Studio 666 (R, 107 minutes) 3 stars
One of the (many) running gags of the great film This is Spinal Tap is about the expendability and thick-headedness of drummers. The band goes through more than a handful of them in the funny fictional documentary.
Breaking this hilarious invented urban myth about drummers is Dave Grohl, one-time drummer for a little band called Nirvana whose career, surprisingly, has only gone from strength to strength since the unfortunate end of Nirvana and the formation of his next band, The Foo Fighters.
Since forming in 1994, the Foo Fighters line-up has evolved across albums, for many years consisting of Grohl, Chris Shiflett, Taylor Hawkins, Nate Mendel, Rami Jaffee and Pat Smear.
They form a fascinating group who sometimes play under the pseudonym Dee Gees, releasing an album of Bee Gees covers under that name for Record Store Day in 2021.

They've enjoyed critical and commercial success and were inducted into the Rock and Roll Hall of Fame last year.
You'd almost wonder what they have left to achieve, and the film Studio 666 is the answer - the band now intends to conquer the world of horror cinema.
Bands appearing in films is no new thing. There's been a trend in recent years for immersive 3D concert films - Miley Cyrus, BTS, One Direction - interspersed with backstage documentary footage in the style of Madonna's Truth or Dare.
In the 60s and 70s, teen heart-throb bands and performers did double time on stage and on the cinema screen - The Beatles playing fictionalised versions of themselves in A Hard Days Night, or Elvis's endless Hollywood flicks.
Here, the Foo Fighters play fictionalised versions of themselves. The band are recording their 10th studio album but lead man Dave Grohl (Dave Grohl) is experiencing a version of writer's block.
Their creative solution is to move in together to a notoriously handled house, the "Encino Murder House", and hope the environment stirs the creative juices.
It stirs something all right, and before long the band get offed in increasingly gruesome ways until the identity of their killer is uncovered.
The band actually did record an album in the real-life house the film is shot in.
The gore and effects are next-level, which would be why the film has earned itself an R rating.
I don't know if this is a horror film so much as a chance for a bunch of creative goofy guys to play big kids with other people's money.
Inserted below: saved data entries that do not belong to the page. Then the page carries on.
Context: an optimization exercise on an open-source flow, tuned for small area, a short achievable clock period and few clock cycles. The choices shown serve that exercise and are no tape-out recipe.
The RTL was checked by simulation tests, not by an equivalence proof against the original design.
No activity file was given, so power comes from the tool's default toggle rates.

--- design/flow/config.mk ---
export PLATFORM = sky130hd
export DESIGN_NAME = cv_repack
export DESIGN_NICKNAME = cv_repack
export VERILOG_FILES = /design/flow/design.v
export SDC_FILE = /design/flow/constraint.sdc
export NUM_CORES = 4
export LEC_CHECK = 0
export ABC_AREA = 0
export CAP_MARGIN = 20
export CORE_MARGIN = 2
export CORE_UTILIZATION = 40
export CTS_CLUSTER_DIAMETER = 80
export CTS_CLUSTER_SIZE = 24
export PLACE_DENSITY = 0.6
export SLEW_MARGIN = 20
--- design/flow/flow/run.sh ---
#!/bin/bash
set -o pipefail
export BUFFER_PORTS_ARGS="-buffer_cell sky130_fd_sc_hd__buf_1"
export SETUP_SLACK_MARGIN=5.3
bash standard.sh > standard.log 2>&1
--- design/flow/design.v ---
module cv_repack (
    input  wire        clk,
    input  wire        rst,
    input  wire        cmd_valid,
    output wire        cmd_ready,
    input  wire [5:0]  cmd_old_w,
    input  wire [5:0]  cmd_new_w,
    input  wire [8:0]  cmd_count,
    input  wire        in_valid,
    output wire        in_ready,
    input  wire [31:0] in_data,
    output wire        out_valid,
    input  wire        out_ready,
    output wire [31:0] out_data,
    output reg         done_valid,
    output reg  [5:0]  done_bits,
    output reg         done_err
);
    function [31:0] low_mask;
        input [5:0] w;
        begin
            if (w >= 6'd32)
                low_mask = 32'hffff_ffff;
            else
                low_mask = (32'd1 << w) - 32'd1;
        end
    endfunction
    function [5:0] bits_needed;
        input [31:0] v;
        integer k;
        begin
            bits_needed = 6'd0;
            for (k = 0; k < 32; k = k + 1)
                if (v[k])
                    bits_needed = k[5:0] + 6'd1;
        end
    endfunction
    reg  [5:0]  ow, nw;
    reg  [8:0]  ecnt;          
    reg         busy;          
    reg         finp;          
    reg         fz;            
    reg         dpend;         
    reg         lastq;         
    reg  [31:0] b0, b1, b2;
    reg  [2:0]  wr, rw;        
    reg  [1:0]  cnt;
    reg  [4:0]  rp;
    reg  [5:0]  sp;            
    reg  [1:0]  lead;          
    reg  [2:0]  cr;            
    reg  [31:0] val_or;
    reg         ev;
    reg  [31:0] e;
    reg  [4:0]  e_wp;
    reg         e_cpl, e_last, e_fl;
    reg  [4:0]  wpr;           
    reg  [31:0] wacc;
    reg  [31:0] obuf;
    reg         ov;
    reg         fl;            
    reg         crdy;          
    assign cmd_ready = crdy;
    wire   accept    = cmd_valid && crdy;
    assign in_ready  = (cr != 3'd0) && (cnt != 2'd3);
    wire   load      = in_valid && in_ready;
    assign out_valid = ov;
    assign out_data  = obuf;
    wire   pop       = ov && out_ready;
    wire   ofree     = !ov || out_ready;
    wire [6:0]  s     = {2'b0, rp} + {1'b0, ow};        
    reg  [5:0]  lim;           
    reg         last;          
    wire        avail = busy && (lim[5] || cnt[1] || (cnt[0] && ({1'b0, rp} <= lim)));
    wire [2:0]  rw1   = {rw[1:0], rw[2]};
    wire [31:0] blo   = ({32{rw[0]}} & b0) | ({32{rw[1]}} & b1) | ({32{rw[2]}} & b2);
    wire [31:0] bhi   = ({32{rw[2]}} & b0) | ({32{rw[0]}} & b1) | ({32{rw[1]}} & b2);
    wire [63:0] fx    = {bhi, blo};
    wire [47:0] f4    = rp[4] ? fx[63:16] : fx[47:0];
    wire [39:0] f3    = rp[3] ? f4[47:8]  : f4[39:0];
    wire [35:0] f2    = rp[2] ? f3[39:4]  : f3[35:0];
    wire [33:0] f1    = rp[1] ? f2[35:2]  : f2[33:0];
    wire [31:0] fun   = rp[0] ? f1[32:1]  : f1[31:0];
    wire [31:0] m_ow  = low_mask(ow);
    wire [31:0] m_nw  = low_mask(nw);
    wire [31:0] elem  = fun & m_ow;
    wire        pop_w = s[5];
    wire [6:0]  t     = {2'b0, wpr} + {1'b0, nw};
    wire [31:0] r0    = e_wp[0] ? {e[30:0],  e[31]}     : e;
    wire [31:0] r1    = e_wp[1] ? {r0[29:0], r0[31:30]} : r0;
    wire [31:0] r2    = e_wp[2] ? {r1[27:0], r1[31:28]} : r1;
    wire [31:0] r3    = e_wp[3] ? {r2[23:0], r2[31:24]} : r2;
    wire [31:0] rot   = e_wp[4] ? {r3[15:0], r3[31:16]} : r3;
    wire [31:0] lm    = low_mask({1'b0, e_wp});
    wire [31:0] hi    = rot & ~lm;
    wire [31:0] lo    = rot & lm;
    wire [31:0] wm    = wacc & lm;
    wire        wstall = fl || (e_cpl && !ofree) || (e_last && lastq);
    wire        wtake  = ev && !wstall;
    wire        take   = avail && (!ev || wtake);
    wire        flush  = fl && ofree;
    wire        fin_now  = finp && !dpend;
    wire        done_now = dpend && lastq && ofree;
    wire        busy_n  = accept ? (cmd_count != 9'd0) : (busy && !(take && last));
    wire        finp_n  = (finp && !fin_now) || (accept && cmd_count == 9'd0) || (take && last);
    wire        dpend_n = fin_now || (dpend && !done_now);
    wire [1:0]  lead_p1 = lead + 2'd1;
    wire [1:0]  lead_m1 = lead - 2'd1;
    wire [2:0]  cr_p1   = cr + 3'd1;
    wire [2:0]  cr_m1   = cr - 3'd1;
    wire [1:0]  cnt_p1  = cnt + 2'd1;
    wire [1:0]  cnt_m1  = cnt - 2'd1;
    wire [6:0]  s2    = {1'b0, sp} + {1'b0, ow};
    wire        step  = (lead != 2'd3) && ((ecnt[8:2] != 7'd0) || (ecnt[1:0] > lead));
    wire        sinc  = step && (sp > lim);
    wire [5:0]  s2m   = sp - lim;
    always @(posedge clk) begin
        if (rst) begin
            busy       <= 1'b0;
            crdy       <= 1'b1;
            finp       <= 1'b0;
            fz         <= 1'b0;
            dpend      <= 1'b0;
            lastq      <= 1'b0;
            ecnt       <= 9'd0;
            wr         <= 3'b001;
            rw         <= 3'b001;
            cnt        <= 2'd0;
            rp         <= 5'd0;
            lead       <= 2'd0;
            cr         <= 3'd0;
            ev         <= 1'b0;
            wpr        <= 5'd0;
            ov         <= 1'b0;
            fl         <= 1'b0;
            done_valid <= 1'b0;
        end else begin
            if (accept) begin
                ow     <= cmd_old_w;
                nw     <= cmd_new_w;
                ecnt   <= cmd_count;
                lim    <= 6'd32 - cmd_old_w;
                last   <= (cmd_count == 9'd1);
                lead   <= {1'b0, cmd_count != 9'd0};
                sp     <= (cmd_count != 9'd0) ? cmd_old_w : 6'd0;
                wpr    <= 5'd0;
                rp     <= 5'd0;
            end else begin
                if (step)
                    sp    <= sinc ? s2m : s2[5:0];
                lead <= take ? (step ? lead : lead_m1) : (step ? lead_p1 : lead);
                if (take) begin
                    ecnt <= ecnt - 9'd1;
                    last <= (ecnt == 9'd2);
                    rp   <= last ? 5'd0 : s[4:0];
                    wpr  <= last ? 5'd0 : t[4:0];
                end
            end
            if (accept)
                cr <= {2'd0, (cmd_count != 9'd0) && (cmd_old_w != 6'd0)};
            else
                cr <= load ? (sinc ? cr : cr_m1) : (sinc ? cr_p1 : cr);
            if (take && last) begin
                wr  <= 3'b001;
                rw  <= 3'b001;
                cnt <= 2'd0;
            end else begin
                if (load)
                    wr <= {wr[1:0], wr[2]};
                if (take && pop_w)
                    rw <= rw1;
                cnt <= (take && pop_w) ? (load ? cnt : cnt_m1) : (load ? cnt_p1 : cnt);
            end
            if (take)
                ev <= 1'b1;
            else if (wtake)
                ev <= 1'b0;
            if (accept)
                fz <= (cmd_count == 9'd0);
            busy  <= busy_n;
            finp  <= finp_n;
            dpend <= dpend_n;
            crdy  <= !busy_n && !(finp_n && dpend_n);
            lastq <= (lastq && !done_now) || (fin_now && fz) || flush || (wtake && e_last && !e_fl);
            done_valid <= done_now;
            if (flush)
                fl <= 1'b0;
            else if (wtake && e_last)
                fl <= e_fl;
            if (flush || (wtake && e_cpl))
                ov <= 1'b1;
            else if (pop)
                ov <= 1'b0;
        end
        if (in_ready) begin
            if (wr[0]) b0 <= in_data;
            if (wr[1]) b1 <= in_data;
            if (wr[2]) b2 <= in_data;
        end
        if (accept)
            val_or <= 32'd0;
        else if (avail)
            val_or <= val_or | elem;
        if (take) begin
            e      <= elem & m_nw;
            e_wp   <= wpr;
            e_cpl  <= t[5];
            e_last <= last;
            e_fl   <= (t[4:0] != 5'd0);
        end
        if (fin_now) begin
            done_bits <= bits_needed(val_or);
            done_err  <= (bits_needed(val_or) > nw);
        end
        if (flush) begin
            obuf <= wacc;
        end else if (wtake) begin
            if (e_cpl) begin
                obuf <= wm | hi;
                wacc <= lo;
            end else begin
                wacc <= wm | hi;
            end
        end
    end
endmodule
It is, however, enjoyably stupid. In one scene, Grohl shares that he has found a new musical note, L sharp.
There is a screenplay, penned by Rebecca Hughes and Jeff Buhler of the 2019 Pet Sematary reboot, though it feels more like a series of set pieces, particularly to profile the brilliant make-up and effects work of Tony Gardner, who has worked with the band on an earlier music video.
The gore and effects are next-level, which would be why the film has earned itself an R rating.
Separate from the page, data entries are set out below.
Source: an optimization exercise on an open RTL-to-GDS flow (aim: a short achievable clock period and few clock cycles). Production flows keep margins and buffers that such runs may drop. In this exercise RTL edits were held to simulation tests only and were not proved equivalent to the original.

==> raven <==
## simple_cpu
module simple_cpu (
    input  wire               clk,
    input  wire               rst,           
    input  wire               start,         
    input  wire               ld_valid,      
    input  wire signed [15:0] ld_word,
    input  wire               ld_fail,       
    input  wire        [1:0]  ld_fail_code,  
    input  wire               ld_done,       
    output wire               in_ready,
    input  wire               in_valid,
    input  wire signed [15:0] in_word,
    input  wire               in_bad,        
    output wire               out_valid,
    output wire        [1:0]  out_kind,
    output wire signed [14:0] out_word,
    output wire        [2:0]  phase,
    output wire        [3:0]  cause,
    output wire signed [27:0] acc,
    output wire        [6:0]  ic,
    output wire signed [14:0] ir,
    output wire signed [7:0]  opc,
    output wire signed [7:0]  opd,
    input  wire        [6:0]  dbg_addr,
    output wire signed [14:0] dbg_data
);
    localparam [2:0] PH_IDLE    = 3'd0,
                     PH_LOADING = 3'd1,
                     PH_RUNNING = 3'd2,
                     PH_HALTED  = 3'd3,
                     PH_ERROR   = 3'd4;
  ...
make LEC_CHECK=0 CAP_MARGIN=40 CORE_MARGIN=2 CORE_UTILIZATION=40 PLACE_DENSITY=0.6 SETUP_SLACK_MARGIN=5 SLEW_MARGIN=30 finish   # period 18.0 ns
run.sh (not shown) runs the stock make flow with config.mk's settings and CLKGATE_MAP_FILE= SYNTH_SCRIPT=/design/flow/synth_recipe.tcl, a recipe that flattens the netlist after the stock synthesis.
==> inputs of quartz, as changes to raven <==
--- a/flow/design.v
+++ b/flow/design.v
@@ -41,15 +41,16 @@
                      EV_REJECT = 2'd2,
                      EV_VALUE  = 2'd3;
     localparam [2:0] S_EXEC  = 3'd0,    
                      S_READW = 3'd1,    
                      S_REJ   = 3'd2,    
                      S_DIV   = 3'd3,    
                      S_MUL   = 3'd4,    
-                     S_BAD   = 3'd5;    
+                     S_BAD   = 3'd5,    
+                     S_DIV1  = 3'd6;    
     localparam OP_READ = 0, OP_WRITE = 1, OP_LOAD = 2, OP_STORE = 3,
                OP_ADD = 4, OP_SUB = 5, OP_DIV = 6, OP_MUL = 7, OP_MOD = 8,
                OP_BR = 9, OP_BRN = 10, OP_BRZ = 11, OP_HALT = 12;
     localparam integer DW = 135;    
     function [DW-1:0] decode;
         input [14:0] w;
         reg   [12:0]  h;
@@ -145,15 +146,15 @@
     wire [6:0] ic1 = ic_r + 7'd1;
     wire [6:0] ic2 = ic_r + 7'd2;
     wire [6:0] ic3 = ic_r + 7'd3;
     wire [6:0] ic4 = ic_r + 7'd4;
     wire [6:0] ic5 = ic_r + 7'd5;
     reg signed [27:0] prod_r;
     reg        [13:0] dA;                      
-    reg        [5:0]  dQ;                      
+    reg        [9:0]  dQ;                      
     reg        [13:0] dR;                      
     reg        [284:0] dMk;                    
     reg               dbn, dqneg, drneg, dmod;
     reg        [14:0] bad_m;
     reg               bad_s;
     reg signed [7:0]  bad_opc, bad_opd;
     wire running = (phase_r == PH_RUNNING);
@@ -190,33 +191,19 @@
     wire [13:0] xa_mag = mx[14] ? -mx[13:0] : mx[13:0];
     reg  [284:0] mk_n;
     integer kk;
     always @* begin
         for (kk = 1; kk <= 15; kk = kk + 1)
             mk_n[19 * (kk - 1) +: 19] = $signed(my) * kk;
     end
-    wire [13:0] xb_mag = my[14] ? -my[13:0] : my[13:0];
-    reg  [5:0]  sq;
-    reg  [6:0]  sr;
-    integer si;
-    always @* begin
-        sr = 7'd0;
-        for (si = 5; si >= 0; si = si - 1) begin
-            sr = {sr[5:0], xa_mag[8 + si]};
-            if ((xb_mag[13:7] == 7'd0) && (sr >= xb_mag[6:0])) begin
-                sr = sr - xb_mag[6:0];
-                sq[si] = 1'b1;
-            end else begin
-                sq[si] = 1'b0;
-            end
-        end
-    end
-    wire [17:0] ds3 = dstep(dR, dA[7:4], dMk, dbn);
-    wire [17:0] ds4 = dstep(ds3[13:0], dA[3:0], dMk, dbn);
-    wire [13:0] dq_m   = {dQ, ds3[17:14], ds4[17:14]};
+    wire [17:0] ds1 = dstep(14'd0, {2'b00, dA[13:12]}, dMk, dbn);
+    wire [17:0] ds2 = dstep(ds1[13:0], dA[11:8], dMk, dbn);
+    wire [17:0] ds3 = dstep(ds2[13:0], dA[7:4], dMk, dbn);
+    wire [17:0] ds4 = dstep(dR, dA[3:0], dMk, dbn);
+    wire [13:0] dq_m   = {dQ, ds4[17:14]};
     wire [13:0] dres_m = dmod ? ds4[13:0] : dq_m;
     wire        dres_n = dmod ? drneg : dqneg;
     wire signed [27:0] dres = dres_n ? -$signed({14'd0, dres_m}) : $signed({14'd0, dres_m});
     wire        dres_z = (dres_m == 14'd0);
     reg         adv;
     always @* begin
         adv = 1'b0;
@@ -371,15 +358,15 @@
             a1      <= 7'd0;
             a2      <= 7'd0;
             a0oh    <= 100'd0;
             a1oh    <= 100'd0;
             a2oh    <= 100'd0;
             prod_r  <= 28'sd0;
             dA      <= 14'd0;
-            dQ      <= 6'd0;
+            dQ      <= 10'd0;
             dR      <= 14'd0;
             dMk     <= 285'd0;
             dbn     <= 1'b0;
             dqneg   <= 1'b0;
             drneg   <= 1'b0;
             dmod    <= 1'b0;
             bad_m   <= 15'd0;
@@ -460,22 +447,20 @@
                         end
                         if (op0[OP_DIV] | op0[OP_MOD] | (lm & (op1[OP_DIV] | op1[OP_MOD]))) begin
                             if (!lm && opv == 15'sd0) begin
                                 cause_r <= op0[OP_DIV] ? C_DIV_ZERO : C_MOD_ZERO;
                                 phase_r <= PH_ERROR;
                             end else begin
                                 dA    <= xa_mag;
-                                dQ    <= sq;
-                                dR    <= {7'd0, sr};
                                 dMk   <= mk_n;
                                 dbn   <= my[14];
                                 dqneg <= mx[14] ^ my[14];
                                 drneg <= mx[14];
                                 dmod  <= lm ? op1[OP_MOD] : op0[OP_MOD];
-                                st    <= S_DIV;
+                                st    <= S_DIV1;
                             end
                         end
                         if (op0[OP_READ] && in_valid && !in_accept)
                             st <= S_REJ;
                         if (op0[OP_READ] && !in_valid)
                             st <= S_READW;
                         if (op0[OP_HALT])
@@ -487,14 +472,19 @@
                 S_READW: begin
                     if (in_valid && !in_accept)
                         st <= S_REJ;
                 end
                 S_REJ: begin
                     st <= S_EXEC;
                 end
+                S_DIV1: begin
+                    dQ <= {ds1[15:14], ds2[17:14], ds3[17:14]};
+                    dR <= ds3[13:0];
+                    st <= S_DIV;
+                end
                 S_MUL: begin
                     if (ovf) begin
                         acc_r   <= prod_r;
                         cause_r <= C_ACC_OVERFLOW;
                         phase_r <= PH_ERROR;
                     end
                 end
==> comparison <==
raven ended with an error in global routing (5_1_grt). quartz died in global routing (5_1_grt).
Synthesized cell count: quartz is higher than raven (4.8%).
In quartz the area after synthesis is higher than in raven, by 4.7%.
The band has made dozens of music videos together over the past almost three decades, and so they have a natural onscreen chemistry, even if some are more naturally at ease in front of the camera than others.
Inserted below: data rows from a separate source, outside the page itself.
What follows belongs to an exercise in optimizing a design on an open flow for small area, a short achievable clock period and few clock cycles per item; a production flow would make more cautious choices.
Function was checked by simulation only, so behaviour that the tests miss may differ from the original.
Power is estimated from default activity; no workload was simulated.

Design bodega_tx, start of the top module:
module bodega_tx (
    input  wire        clk,
    input  wire        rst,
    input  wire        req_valid,
    input  wire [31:0] req_word,
    output wire        req_ready,
    input  wire [11:0] rd_addr,
    output reg  [15:0] rd_data
);
    localparam [3:0] OP_BIND = 4'h7, OP_QUERY = 4'h8, OP_TARGET = 4'h9,
                     OP_SETP = 4'hA, OP_SET = 4'hB;
    function [7:0] clamp8;
        input [15:0] x;
        reg       inc;
        reg [7:0] s;
        begin
            inc = x[3] & (~x[15] | (|x[2:0]));
            s   = x[11:4] + {7'd0, inc};
            if (x[15])
                clamp8 = (x[14:11] != 4'hF) ? 8'h80 : s;
            else
                clamp8 = ((x[14:11] != 4'h0) || s[7]) ? 8'h7F : s;
        end
    endfunction
    reg [6:0]  p0;
    reg [15:0] p [1:15];
    reg        tx_err, bad_op;
    reg [12:0] tx_ck;              
    reg        k_bq, k_tgt, k_set, k_dual, lenok;
    reg        s_lock;             
    reg        s_power, s_run, s_unitf;
    reg [1:0]  s_bsaver;
    reg [7:0]  s_c1, s_c2, s_c3, s_c4, s_c5, s_c6, s_c7, s_c8, s_c9,
               s_c10, s_c11, s_c12, s_c13, s_c14, s_c15;    
    assign req_ready = 1'b1;
    wire       accept = req_valid;
    wire [3:0] op     = req_word[31:28];
    wire       is_set = accept && op == OP_SET;
    wire       set_ok = is_set && p0[4:3] != 2'd3;
    wire       is_tgt = accept && op == OP_TARGET;
    wire       is_bq  = accept && (op == OP_BIND || op == OP_QUERY);
    wire       build  = set_ok || is_tgt || is_bq;
    wire        is_setp = accept && op == OP_SETP;
    wire [15:0] wdata   = rst ? 16'd0 : req_word[15:0];
    integer j;
    always @(posedge clk) begin
        if (rst || (is_setp && req_word[19:16] == 4'd0))
            p0 <= wdata[6:0];
        for (j = 1; j < 16; j = j + 1)
            if (rst || (is_setp && req_word[19:16] == j))
                p[j] <= wdata;
    end
    always @(posedge clk) begin
        if (rst) begin
            tx_err <= 1'b0;
            bad_op <= 1'b0;
            k_bq   <= 1'b0;
            k_tgt  <= 1'b0;
            k_set  <= 1'b0;
            lenok  <= 1'b0;
  ...
For scale: ~1900 cells after synthesis, about 420 flip-flops, ~64 I/O pins, roughly 0.022 mm^2 of cells after synthesis.
==> flow/config.mk <==
export PLATFORM = sky130hd
export DESIGN_NAME = bodega_tx
export DESIGN_NICKNAME = bodega_tx
export VERILOG_FILES = /design/flow/design.v
export SDC_FILE = /design/flow/constraint.sdc
export NUM_CORES = 4
export LEC_CHECK = 0
export CAP_MARGIN = 0
export CORE_MARGIN = 2
export CORE_UTILIZATION = 40
export SETUP_SLACK_MARGIN = 5
export SLEW_MARGIN = 0
==> flow/constraint.sdc <==
create_clock -name core_clock -period 12.0 [get_ports {clk}]
set_input_delay 2.4000 -clock core_clock [delete_from_list [all_inputs] [get_ports {clk}]]
set_output_delay 2.4000 -clock core_clock [all_outputs]
set_load 0.01 [all_outputs]
standard.sh (not shown) runs the stock make flow with config.mk's settings and CLKGATE_MAP_FILE= SYNTH_SCRIPT=/design/flow/synth_recipe.tcl, a recipe that flattens the netlist after the stock synthesis.
==> flow/flow/run.sh <==
#!/bin/bash
# Own layout flow: the standard flow (standard.sh) with two changes,
#  - the port buffers are plain buf_2 cells (the default choice here is a
#    delay cell, clkdlybuf4s50_1, that timing repair cannot resize away),
#  - clock tree synthesis inserts no dummy loads.
# Synthesis is the standard one, run unchanged. Each step's full output
# goes to a log file in the work folder.
set -euo pipefail
bash standard.sh synth > flow_synth.log 2>&1
bash standard.sh \
  "BUFFER_PORTS_ARGS=-buffer_cell sky130_fd_sc_hd__buf_2" \
  "CTS_ARGS=-sink_clustering_enable -repair_clock_nets -dont_use_dummy_load -sink_clustering_size 20 -sink_clustering_max_diameter 60 -buf_list sky130_fd_sc_hd__clkbuf_8" \
  finish > flow_layout.log 2>&1
Testbench counts at the start, summed over its fixed seeds: cycles 3,588, frames 918.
There's a supporting cast of comedy names that do their best to keep it professional, including Will Forte and Whitney Cummings, and even the great Lionel Ritchie gets in on the act. Actually, Ritchie scores the film's biggest laugh.
This goofy film is probably a lot more fun if you're already a fan of the band, though with that R rating, it's certainly not for everybody.
Horror fans will appreciate the level of invention in the dispatching of the cast.